Speaking of debugging, conventional debuggers such as gdb don't work well with SISAL, so the developers of the language provided its own debugger, sdbx. In addition, the “peek” function allows one to examine the value of variables during program execution.
In many ways SISAL is easier to debug than conventional languages, due to its functional and single assignment natures. However, certain behaviors take a bit of getting used to. For instance, in the function:
function polar(x, y: real; returns real) let r := sqrt(x*x + y*y); theta := atan(y/x); in r end let end function
all traces of the variable theta disappear. Since the computation of this variable contributes nothing to the final answer, r, the statement generating theta is dead code and is removed by the SISAL optimizer. This gives rise to an iron-clad rule in SISAL: if a calculation doesn't contribute to the final result, it is ruthlessly eliminated. If the value of theta is really needed in the above function, then it should be included in the output by changing the function definition to ...returns real, real) and the r in the in clause to r, theta. Otherwise the computation of theta should be deleted from the code.
If this were all there were to SISAL, it would be an elegant, but useless language. Since new variables are created for every assignment, any significant SISAL program would be one giant memory leak. This is particularly significant when it comes to arrays. In SISAL, a completely new array is apparently created each time an element of an array is changed!
I say apparently, because the back end of LLNL's SISAL compiler, osc, is quite good at optimizing away the horrid inefficiencies of single assignment semantics. This, in fact, is the major contribution of the SISAL development team. osc first converts the SISAL code into an intermediate form called “IF1”. This intermediate code is then extensively massaged before being converted into either C or Fortran code. Thus, SISAL is really a fancy C (or Fortran) preprocessor, which means that it is quite portable, in nonparallelizing form to architectures with a good C compiler, such as gcc. Virtually any UNIX or Linux system will compile SISAL code in single processor mode. The developers of osc claim that optimized SISAL code typically executes within 20% of the time required by the same algorithm coded directly in C or Fortran, and my experience with the language supports this claim. Interestingly, a fast Fourier transform routine written in SISAL by John Feo of LLNL actually ran faster in parallel mode on a Cray computer than Cray's own parallel fast Fourier transform routine, even though it was slightly slower in single processor mode.
Creating parallel SISAL code is somewhat more difficult. SISAL needs a C or Fortran compiler and an underlying operating system that implements parallelism in order to produce parallel code. Given the wide variety of parallel system types, and the variety of custom interfaces to these systems, porting SISAL to a new parallel system is not trivial. Thus, even though Linux now has symmetric multiprocessing available, I have not attempted to make SISAL use it.
Scientists and engineers often write computer programs that take advantage of libraries of useful code. These libraries are almost always written in Fortran. The importance of such libraries is often cited as a reason for not migrating away from Fortran.
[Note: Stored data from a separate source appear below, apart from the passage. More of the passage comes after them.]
$ cat src/rtl/riscv_pkg.sv
// rtl/riscv_pkg.sv - shared RISC-V core constants and register-index helpers
package riscv_pkg;

  localparam int REG_IDX_W = 5;
  localparam int NUM_REGS  = 32;

  localparam logic [6:0] OP_LOAD   = 7'b0000011;
  localparam logic [6:0] OP_RTYPE  = 7'b0110011;
  localparam logic [6:0] OP_STORE  = 7'b0100011;
  localparam logic [6:0] OP_BRANCH = 7'b1100011;

  // One-hot register mask; x0 maps to an empty mask so it can never become busy.
  function automatic logic [NUM_REGS-1:0] reg_bit(input logic [REG_IDX_W-1:0] idx);
    reg_bit = '0;
    if (idx != '0) reg_bit[idx] = 1'b1;
  endfunction

endpackage

$ cat src/rtl/hazard_scoreboard_if.sv
// rtl/hazard_scoreboard_if.sv - ID/WB hazard-tracking bus between the core and the scoreboard
interface hazard_scoreboard_if import riscv_pkg::*; #(
  parameter int MAX_PENDING = 4
) ();

  localparam int CNT_W = $clog2(MAX_PENDING + 1);

  logic                 id_valid;
  logic [REG_IDX_W-1:0] id_rs1;
  logic [REG_IDX_W-1:0] id_rs2;
  logic                 id_uses_rs1;
  logic                 id_uses_rs2;
  logic [REG_IDX_W-1:0] id_rd;
  logic                 id_reg_write;
  logic                 id_long_lat;
  logic                 flush_id;
  logic                 wb_valid;
  logic [REG_IDX_W-1:0] wb_rd;
  logic                 stall_id;
  logic [NUM_REGS-1:0]  busy_vec;
  logic [CNT_W-1:0]     pending_cnt;
  logic [31:0]          stall_cycles;

  modport master (
    output id_valid, id_rs1, id_rs2, id_uses_rs1, id_uses_rs2, id_rd,
           id_reg_write, id_long_lat, flush_id, wb_valid, wb_rd,
    input  stall_id, busy_vec, pending_cnt, stall_cycles
  );

  modport slave (
    input  id_valid, id_rs1, id_rs2, id_uses_rs1, id_uses_rs2, id_rd,
           id_reg_write, id_long_lat, flush_id, wb_valid, wb_rd,
    output stall_id, busy_vec, pending_cnt, stall_cycles
  );

endinterface

$ cat src/rtl/hazard_scoreboard.sv
// rtl/hazard_scoreboard.sv - issue-side RAW/WAW/structural hazard tracker for long-latency writers
// Optional stall performance counter enabled by SCOREBOARD_PERF_EN.
module hazard_scoreboard import riscv_pkg::*; #(
  parameter int MAX_PENDING = 4
) (
  input  logic                clk,
  input  logic                rst,
  hazard_scoreboard_if.slave  bus
);

  localparam int CNT_W = $clog2(MAX_PENDING + 1);

  logic [NUM_REGS-1:0] r_busy;
  logic [CNT_W-1:0]    r_pending;

  logic [NUM_REGS-1:0] w_wb_bit;
  logic [NUM_REGS-1:0] w_busy_eff;
  logic [NUM_REGS-1:0] w_issue_bit;
  logic                w_full;
  logic                w_hazard;
  logic                w_stall;
  logic                w_issue;
  logic                w_retire;

  // A result retiring this cycle is forwarded to decode, so it no longer blocks.
  assign w_wb_bit   = bus.wb_valid ? reg_bit(bus.wb_rd) : '0;
  assign w_busy_eff = r_busy & ~w_wb_bit;
  assign w_full     = (r_pending == CNT_W'(MAX_PENDING));

  assign w_hazard = bus.id_valid &
                    ((bus.id_uses_rs1 & w_busy_eff[bus.id_rs1]) |
                     (bus.id_uses_rs2 & w_busy_eff[bus.id_rs2]) |
                     (bus.id_reg_write & w_busy_eff[bus.id_rd]) |
                     (bus.id_long_lat & bus.id_reg_write & w_full));

  assign w_stall  = w_hazard & ~bus.flush_id;
  assign w_issue  = bus.id_valid & ~w_stall & ~bus.flush_id & bus.id_reg_write &
                    bus.id_long_lat & (bus.id_rd != '0);
  assign w_retire = |(w_wb_bit & r_busy);

  assign w_issue_bit = w_issue ? reg_bit(bus.id_rd) : '0;

  // Clear before set: a forced same-register issue/retire leaves the bit set.
  always_ff @(posedge clk) begin
    if (rst) begin
      r_busy    <= '0;
      r_pending <= '0;
    end else begin
      r_busy    <= (r_busy & ~w_wb_bit) | w_issue_bit;
      r_pending <= r_pending + CNT_W'(w_issue) - CNT_W'(w_retire);
    end
  end

  assign bus.stall_id    = w_stall;
  assign bus.busy_vec    = r_busy;
  assign bus.pending_cnt = r_pending;

`ifdef SCOREBOARD_PERF_EN
  logic [31:0] r_stall_cycles;

  always_ff @(posedge clk) begin
    if (rst) begin
      r_stall_cycles <= '0;
    end else if (w_stall && (r_stall_cycles != 32'hFFFF_FFFF)) begin
      r_stall_cycles <= r_stall_cycles + 32'd1;
    end
  end

  assign bus.stall_cycles = r_stall_cycles;
`else
  assign bus.stall_cycles = '0;
`endif

endmodule

$ cat src/flat_wrapper.sv
// flat-port wrapper written by rule: the top's interface ports become plain ports
module hazard_scoreboard_flat import riscv_pkg::*;
#(
  parameter int MAX_PENDING = 4
)
  (clk, rst, bus_id_valid, bus_id_rs1, bus_id_rs2, bus_id_uses_rs1, bus_id_uses_rs2, bus_id_rd, bus_id_reg_write, bus_id_long_lat, bus_flush_id, bus_wb_valid, bus_wb_rd, bus_stall_id, bus_busy_vec, bus_pending_cnt, bus_stall_cycles);
  hazard_scoreboard_if #(.MAX_PENDING(MAX_PENDING)) bus_i ();
  input  logic clk;
  input  logic rst;
  input wire logic [$bits(bus_i.id_valid)-1:0] bus_id_valid;
  input wire logic [$bits(bus_i.id_rs1)-1:0] bus_id_rs1;
  input wire logic [$bits(bus_i.id_rs2)-1:0] bus_id_rs2;
  input wire logic [$bits(bus_i.id_uses_rs1)-1:0] bus_id_uses_rs1;
  input wire logic [$bits(bus_i.id_uses_rs2)-1:0] bus_id_uses_rs2;
  input wire logic [$bits(bus_i.id_rd)-1:0] bus_id_rd;
  input wire logic [$bits(bus_i.id_reg_write)-1:0] bus_id_reg_write;
  input wire logic [$bits(bus_i.id_long_lat)-1:0] bus_id_long_lat;
  input wire logic [$bits(bus_i.flush_id)-1:0] bus_flush_id;
  input wire logic [$bits(bus_i.wb_valid)-1:0] bus_wb_valid;
  input wire logic [$bits(bus_i.wb_rd)-1:0] bus_wb_rd;
  output wire logic [$bits(bus_i.stall_id)-1:0] bus_stall_id;
  output wire logic [$bits(bus_i.busy_vec)-1:0] bus_busy_vec;
  output wire logic [$bits(bus_i.pending_cnt)-1:0] bus_pending_cnt;
  output wire logic [$bits(bus_i.stall_cycles)-1:0] bus_stall_cycles;
  assign bus_i.id_valid = bus_id_valid;
  assign bus_i.id_rs1 = bus_id_rs1;
  assign bus_i.id_rs2 = bus_id_rs2;
  assign bus_i.id_uses_rs1 = bus_id_uses_rs1;
  assign bus_i.id_uses_rs2 = bus_id_uses_rs2;
  assign bus_i.id_rd = bus_id_rd;
  assign bus_i.id_reg_write = bus_id_reg_write;
  assign bus_i.id_long_lat = bus_id_long_lat;
  assign bus_i.flush_id = bus_flush_id;
  assign bus_i.wb_valid = bus_wb_valid;
  assign bus_i.wb_rd = bus_wb_rd;
  assign bus_stall_id = bus_i.stall_id;
  assign bus_busy_vec = bus_i.busy_vec;
  assign bus_pending_cnt = bus_i.pending_cnt;
  assign bus_stall_cycles = bus_i.stall_cycles;
  hazard_scoreboard #(.MAX_PENDING(MAX_PENDING)) u_core (.clk(clk), .rst(rst), .bus(bus_i));
endmodule
$ cat config.mk
export PLATFORM = sky130hd
export DESIGN_NAME = hazard_scoreboard_flat
export DESIGN_NICKNAME = d
export VERILOG_FILES = /design/src/rtl/riscv_pkg.sv /design/src/rtl/hazard_scoreboard_if.sv /design/src/rtl/hazard_scoreboard.sv /design/src/flat_wrapper.sv
export SDC_FILE = /design/constraint.sdc
export NUM_CORES = 1
export LEC_CHECK = 0
export ABC_AREA = 1
export CAP_MARGIN = 20
export CORE_UTILIZATION = 38
export CTS_CLUSTER_SIZE = 10
export DETAILED_ROUTE_END_ITERATION = 6
export PLACE_DENSITY = 0.75
export SYNTH_ARGS = -nofsm -noshare
export SYNTH_HDL_FRONTEND = slang
export SYNTH_SLANG_ARGS = --single-unit
$ cat constraint.sdc
create_clock -name clk -period 3.4 [get_ports clk]
set_input_delay 0.34 -clock clk [delete_from_list [all_inputs] [get_ports clk]]
set_output_delay 0.34 -clock clk [all_outputs]
set_load 0.01 [all_outputs]
==> metrics.txt, run 1 <==
Post-synth EDFFs 0; # Post-CTS Setup Buffers 0; Clock Path Buffers 2; Min-Delay Path Class reg -> reg; Fmax achieved 330 MHz; total CTS buffers 5; cells on worst reg2reg path 13; Slowest-stage cell, CP clkdlybuf4s50_1; Sw Share 32.6%; GRT overflow 0; Total Wirelength 12900 um; cell taking the most area after synthesis dfxtp_1; die height 97.4 um; Bufs and invs on worst path 4; Hold Fails Final Rpt 0; Worst Path Required 3060 ps; fill count 943; Clk pwr share 30.3%; Core Box Area 0.00876 mm^2; post-synth top area share 20.3%; Die Footprint 0.00948 mm^2; register share of total power 41.4%; fraction of layout cells with a size suffix above 1 14.0%; syn avg cell area 5.74 um^2; Tot GR Track Use 26.9%; yosys warns 0; Async SR Flop Fraction 0%; Logic pwr share 28.3%; DR pass1 iterations 6; CP cell instances dlymetal6s2s_1 -> inv_1 -> nand3_1 -> nor2_1 -> nor2_2 -> nand2_1 -> nand3_1 -> nand3_1 -> nand3_1 -> nand2_1 -> nand2_1 -> nand2_1 -> nor2_2 -> nor2_4 -> nand2_1 -> nand3_1 -> inv_1 -> clkdlybuf4s50_1; DRC 0; Max FO, Critical Path 4; fin crit share 89.1%; Max Slew Vio Count 0; r2r startpoint u_core.bus.busy_vec[30]; Area after DPL 0.00441 mm^2; post-route insts no fill 813; DP HPWL 10400 um; # placed instances 806; largest net degree at the start of global routing 32; clk_lat worst skew 280 ps; Slew Limit Headroom 39.0%; Hold-fix buffers, CTS 0; drt via density 5.40; Crit path largest cell delay 530 ps; FF/Latch Area 701 um^2; Initial DRC Count 372; Pwr Density 217 mW/mm^2; startpoint types input pin; unrepaired setup endpoints after global routing no; Crit Reg-Reg Endpoint u_core.bus.pending_cnt[2]; Sink Count 35; fin crit period 3030 ps; Post-DRT Antenna Nets 0; I/O pin cnt 97; Root Driver clkbuf_8; via count 4390; die width 97.4 um; Synth Register Bits 35; Setup Viol. Count Final 0; Mapped Area 0.00346 mm^2; Peak VDD IR 143 uV; hold_sp u_core.bus.busy_vec[0]; post-synth cell types 33; CP Class in -> out; Rows 34; first-pass GRT wire length 20400 um; Least-Margin Pin Slew 914 ps; initial antenna violation count 0; WL per Instance 15.9 um; WHS Path Cells 2; Pint 0.670 mW; Final nets 737; R2R Setup Slk 610 ps; Area Overhead vs Synth 32.5%; Synth Instances 602; Top FF cell, synth dfxtp_1; Clock Skew 7.77 ps; CTS tree done; crit path DAT 2690 ps; status finished, final reports clean; commonest non-fill, non-tap cell in the layout nand2_1; critical path's top delay family simple AND/OR/NAND/NOR gates; Final WS setup 370 ps; htree depth 2; top cells by area, synth dfxtp_1 (20%), nand2_1 (15%), nand3_1 (12%); max-cap check violation count 0; multi-input logic area 0.00228 mm^2; initial core utilization 39.4%; Lkg Pwr 1.89 nW; most frequent cells in the layout nand2_1 (137), nand3_1 (79), nor2_1 (75); clock-pin slew of the registers on the worst-case setup and hold paths 70 ps; Hold EP u_core.bus.busy_vec[0]; PortBufs 64; Post-Layout Inst Area 0.00458 mm^2; vias in the first global route 3945; diode count 0; gpl congestion 0.980; DP Worst Slack -284 ps; Sw Pwr 0.324 mW; sequential share of the synthesized area 20.3%; Crit. End Element output pin
layer usage:
metal / part of all wire, % / track usage (%) / up-vias
li1: - / - / 2133
met1: 43 / 37.0 / 1974
met2: 45 / 44.0 / 253
met4: 2.5 / 7.47 / 0
met5: 0 / 0 / -
met3: 8.7 / 3.45 / 30
worst min-delay path: stages (launching register included):
cell and delay [ps]:
dfxtp_1 380, inv_1 70, nor2_1 30
power by group through the flow:
stage	Clock, mW	Sequential, mW	Combinational, mW
6_report	0.301	0.412	0.282
3_5_place_dp	0	0.421	0.270
5_1_grt	0.327	0.411	0.305
3_3_place_gp	0	0.421	0.268
2_1_floorplan	0	0.421	0.200
4_1_cts	0.309	0.412	0.272
registers in the layout, summed over array words and instances, names as in the netlist:
signal and flops:
u_core.bus.busy_vec 32, u_core.bus.pending_cnt 3
what timing repair did:
action	4_1_cts	5_1_grt
pin swaps	0	7
setup endpoints to repair	1	3
resized for setup	3	18
cloned	0	0
area by class of cell:
class                           count  share of cell area, %
Clock inverter                      1                  0.109
Multi-Input combinational cell    471                   49.8
Clock buffer                        6                   1.80
Sequential cell                    35                   15.3
Tap cell                          108                   2.95
Inverter                           69                   5.66
Timing Repair Buffer              123                   24.4
cell usage after synthesis (2+ instances only):
master	instances
inv_2	4
buf_6	5
nor2_1	80
o211ai_1	14
nand4_1	34
o21ai_0	15
a21oi_1	38
nand3_1	81
o21ai_2	2
nor2_2	6
clkbuf_1	9
nand2_2	5
inv_1	64
dfxtp_1	35
o21ai_1	11
ha_1	2
a221oi_1	2
buf_4	35
nand3_2	2
nand2_1	138
buf_2	8
cells by family (layout without fill, tap and decap cells):
| kind of cell | count (synthesis) | after routing | share of synthesized area, % |
|---|---|---|---|
| xor+xnor | 1 | 1 | 0.253 |
| fa+ha+maj | 3 | 3 | 1.30 |
| buf+inv | 127 | 199 | 19.0 |
| compound gates | 86 | 86 | 14.3 |
| simple gates | 349 | 349 | 44.8 |
| flops | 35 | 35 | 20.3 |
| other cells | 1 | 32 | 0.109 |
per-stage QoR:
step           util, %  power (mW)  setup TNS [ps]  hold slack [ps]
2_1_floorplan        -       0.621               0              483
3_3_place_gp      50.1       0.689            -463              517
3_5_place_dp      50.4       0.691            -469              513
4_1_cts           51.5       0.993               0              525
5_1_grt           52.3        1.04               0              580
6_report          52.3       0.995               0              525
worst max-delay path by stage:
stage / from / to / cells after the start
finish: bus_wb_rd[0] / bus_stall_id / 18
global route: bus_wb_rd[4] / u_core.bus.pending_cnt[2] / 18
CTS: bus_wb_rd[0] / bus_stall_id / 18
detailed placement: bus_wb_rd[4] / u_core.bus.pending_cnt[2] / 16
global placement: bus_wb_rd[4] / u_core.bus.pending_cnt[2] / 16
floorplan: bus_wb_rd[3] / u_core.bus.pending_cnt[2] / 22
Note: power is estimated with default switching activity, not from simulation.
==> run 2, diff against run 1 <==
Settings changed: CELL_PAD_IN_SITES_DETAIL_PLACEMENT set to 0, CELL_PAD_IN_SITES_GLOBAL_PLACEMENT set to 1, CORE_UTILIZATION 38 to 33, PLACE_DENSITY 0.75 to 0.92, REMOVE_ABC_BUFFERS set to 1.
==> metrics.txt, run 2 (synthesis gave the netlist of run 1 again) <==
status finished, final reports clean (unchanged); die height 104 um (was 97.4 um); fin crit share 94.8% (was 89.1%); DR pass1 iterations 5 (was 6); # Post-CTS Setup Buffers 0 (unchanged); clk_lat worst skew 280 ps (about the same); Clock Skew 10.1 ps (was 7.77 ps); R2R Setup Slk 680 ps (was 610 ps); GRT overflow 0 (unchanged); max reg flops 32 (unchanged); fraction of layout cells with a size suffix above 1 16.4% (was 14.0%); Worst Path Required 3620 ps (was 3060 ps); Area Overhead vs Synth 35.6% (was 32.5%); cells on worst reg2reg path 13 (unchanged); Max FO, Critical Path 5 (was 4); Final nets 739 (was 737); DP Worst Slack -293 ps (was -284 ps); Least-Margin Pin Slew 828 ps (was 914 ps); Initial DRC Count 257 (was 372); Rows 36 (was 34); Sink Count 35 (unchanged); CP Class in -> reg (was in -> out); clock-pin slew of the registers on the worst-case setup and hold paths 80 ps (was 70 ps); Clk pwr share 30.6% (was 30.3%); Logic pwr share 28.3% (about the same); htree depth 2 (unchanged); I/O pin cnt 97 (unchanged); Clock Path Buffers 2 (unchanged); WL per Instance 15.1 um (was 15.9 um); initial antenna violation count 0 (unchanged); Setup Viol. Count Final 0 (unchanged); Core Box Area 0.00995 mm^2 (was 0.00876 mm^2); largest net degree at the start of global routing 32 (unchanged); max-cap check violation count 0 (unchanged); hold_sp u_core.bus.busy_vec[20] (was u_core.bus.busy_vec[0]); Peak VDD IR 222 uV (was 143 uV); diode count 0 (unchanged); Pwr Density 214 mW/mm^2 (was 217 mW/mm^2); Hold EP u_core.bus.busy_vec[20] (was u_core.bus.busy_vec[0]); drt via density 5.06 (was 5.40); DP HPWL 10300 um (was 10400 um); startpoint types input pin (unchanged); gpl congestion 0.933 (was 0.980); Final WS setup 178 ps (was 370 ps); Total Wirelength 12700 um (was 12900 um); Hold Fails Final Rpt 0 (unchanged); Post-Layout Inst Area 0.00468 mm^2 (was 0.00458 mm^2); Tot GR Track Use 23.4% (was 26.9%); Die Footprint 0.0109 mm^2 (was 0.00948 mm^2); initial core utilization 34.7% (was 39.4%); Area after DPL 0.00446 mm^2 (was 0.00441 mm^2); Max Slew Vio Count 0 (unchanged); Fmax achieved 310 MHz (was 330 MHz); Root Driver clkbuf_8 (unchanged); final setup TNS 0 ps (unchanged); first-pass GRT wire length 20700 um (was 20400 um); WHS Path Cells 2 (unchanged); commonest non-fill, non-tap cell in the layout nand2_1 (unchanged); most frequent cells in the layout nand2_1 (133), nand3_1 (77), nor2_1 (71) (was nand2_1 (137), nand3_1 (79), nor2_1 (75)); Crit. End Element register (was output pin); Min-Delay Path Class reg -> reg (unchanged); Pint 0.669 mW (was 0.670 mW); die width 104 um (was 97.4 um); Crit Reg-Reg Endpoint u_core.bus.pending_cnt[2] (unchanged); Sw Pwr 0.332 mW (was 0.324 mW); PortBufs 64 (unchanged); total CTS buffers 5 (unchanged); CTS tree done (unchanged); via count 4248 (was 4390); Lkg Pwr 1.91 nW (was 1.89 nW); r2r startpoint u_core.bus.busy_vec[30] (unchanged); DRC 0 (unchanged); fin crit period 3220 ps (was 3030 ps); register share of total power 41.1% (was 41.4%); Slew Limit Headroom 44.8% (was 39.0%); crit path DAT 3440 ps (was 2690 ps); Post-DRT Antenna Nets 0 (unchanged); vias in the first global route 4092 (was 3945); Sw Share 33.2% (was 32.6%)
## run 2: changes by cell type in the layout (fill, tap and decap cells not counted), sizes merged
cell,delta
buf,+2
clkbuf,+1
clkinv,-1
clkinvlp,+1
dlymetal6s2s,-1
## run 2: critical path, cell delays in order
cell and delay [ps]:
clkdlybuf4s50_1 500, inv_1 120, nand2_1 120, nor2_4 60
nand2_1 120, inv_1 50, a2111oi_0 420, buf_4 190
nand4_1 170, ha_1 340, inv_1 60, ha_1 140
inv_1 50, fa_2 330, or2_2 290, a21oi_1 110
## run 2: metrics by stage
step                util [%]  cells  hold WS (ps)  power [mW]
floorplan                  -    575           407       0.558
global placement        44.7    832           524       0.683
detailed placement      44.8    833           516       0.687
CTS                     45.8    840           525       0.987
global route            47.1    840           562        1.05
finish                  47.1    840           522        1.00
## run 2: worst max-delay path by stage
stage,end,cells after the start,from
floorplan,u_core.bus.pending_cnt[2],20,bus_wb_rd[1]
global placement,u_core.bus.pending_cnt[2],17,bus_wb_rd[2]
detailed placement,u_core.bus.pending_cnt[2],17,bus_wb_rd[2]
CTS,bus_stall_id,17,bus_wb_rd[1]
global route,u_core.bus.pending_cnt[2],22,bus_wb_rd[3]
finish,u_core.bus.pending_cnt[2],16,bus_wb_rd[3]
## run 2: cell type report
| type | instances | area [um^2] |
|---|---|---|
| flip-flops and latches | 35 | 701 |
| clock inverters | 1 | 5.00 |
| clock buffers | 6 | 82.6 |
| fillers | 1079 | 5270 |
| multi-input cells | 471 | 2340 |
| repair buffers | 125 | 1130 |
| well taps | 133 | 166 |
| inverters | 69 | 263 |
## run 2: power by group through the flow
stage | sequential [mW] | combinational [mW] | clock (mW)
floorplan | 0.421 | 0.137 | 0
global placement | 0.421 | 0.263 | 0
detailed placement | 0.421 | 0.266 | 0
CTS | 0.412 | 0.268 | 0.307
global route | 0.411 | 0.314 | 0.326
finish | 0.412 | 0.283 | 0.307
## run 2: what timing repair did
action	in CTS	in global routing
resized for setup	5	40
hold buffers	0	0
pin swaps	1	8
setup endpoints to repair	2	3
## run 2: metal layers
metal	wire length, um	global-route usage (%)	share of wire, %	vias up
li1	-	-	-	2129
met1	5790	32.0	46	1911
met2	5930	38.7	47	194
met3	780	2.63	6.2	14
met4	185	6.12	1.5	0
met5	0	0	0	-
SISAL bows to this reality by providing interfaces to both Fortran and C. The connection goes both ways; SISAL can call C and Fortran routines, and C and Fortran can call SISAL routines. The Fortran interface is more developed than the C interface, which is somewhat dismaying to Fortran-averse folk like me, but the good news is that C can easily be used to emulate Fortran code, thus allowing C programs to take advantage of the Fortran interface.
The natural way to do input and output in a functional language is to funnel input through the argument list of the top-level function and funnel output through function return values. The SISAL developers took this conservative approach, designing a special input-output system called FIBRE. FIBRE represents primitive types, arrays, records, etc., in a special ASCII form. This form also contains information about the data, such as array size and record contents, in addition to the data itself.
Though having a certain elegance, this format is severely lacking if, for instance, you are trying to decipher the output of a global weather prediction model.
It is here that the SISAL interface to C and Fortran comes to the rescue. This interface can be used to perform any type of input and output desired by the user. However, this solution is somewhat inelegant, as it requires the user to delve into the grungy details of the inter-language interface. This can be a daunting experience to the average scientist or engineer, and it defeats the purpose of providing safe, efficient and easy-to-use computational tools.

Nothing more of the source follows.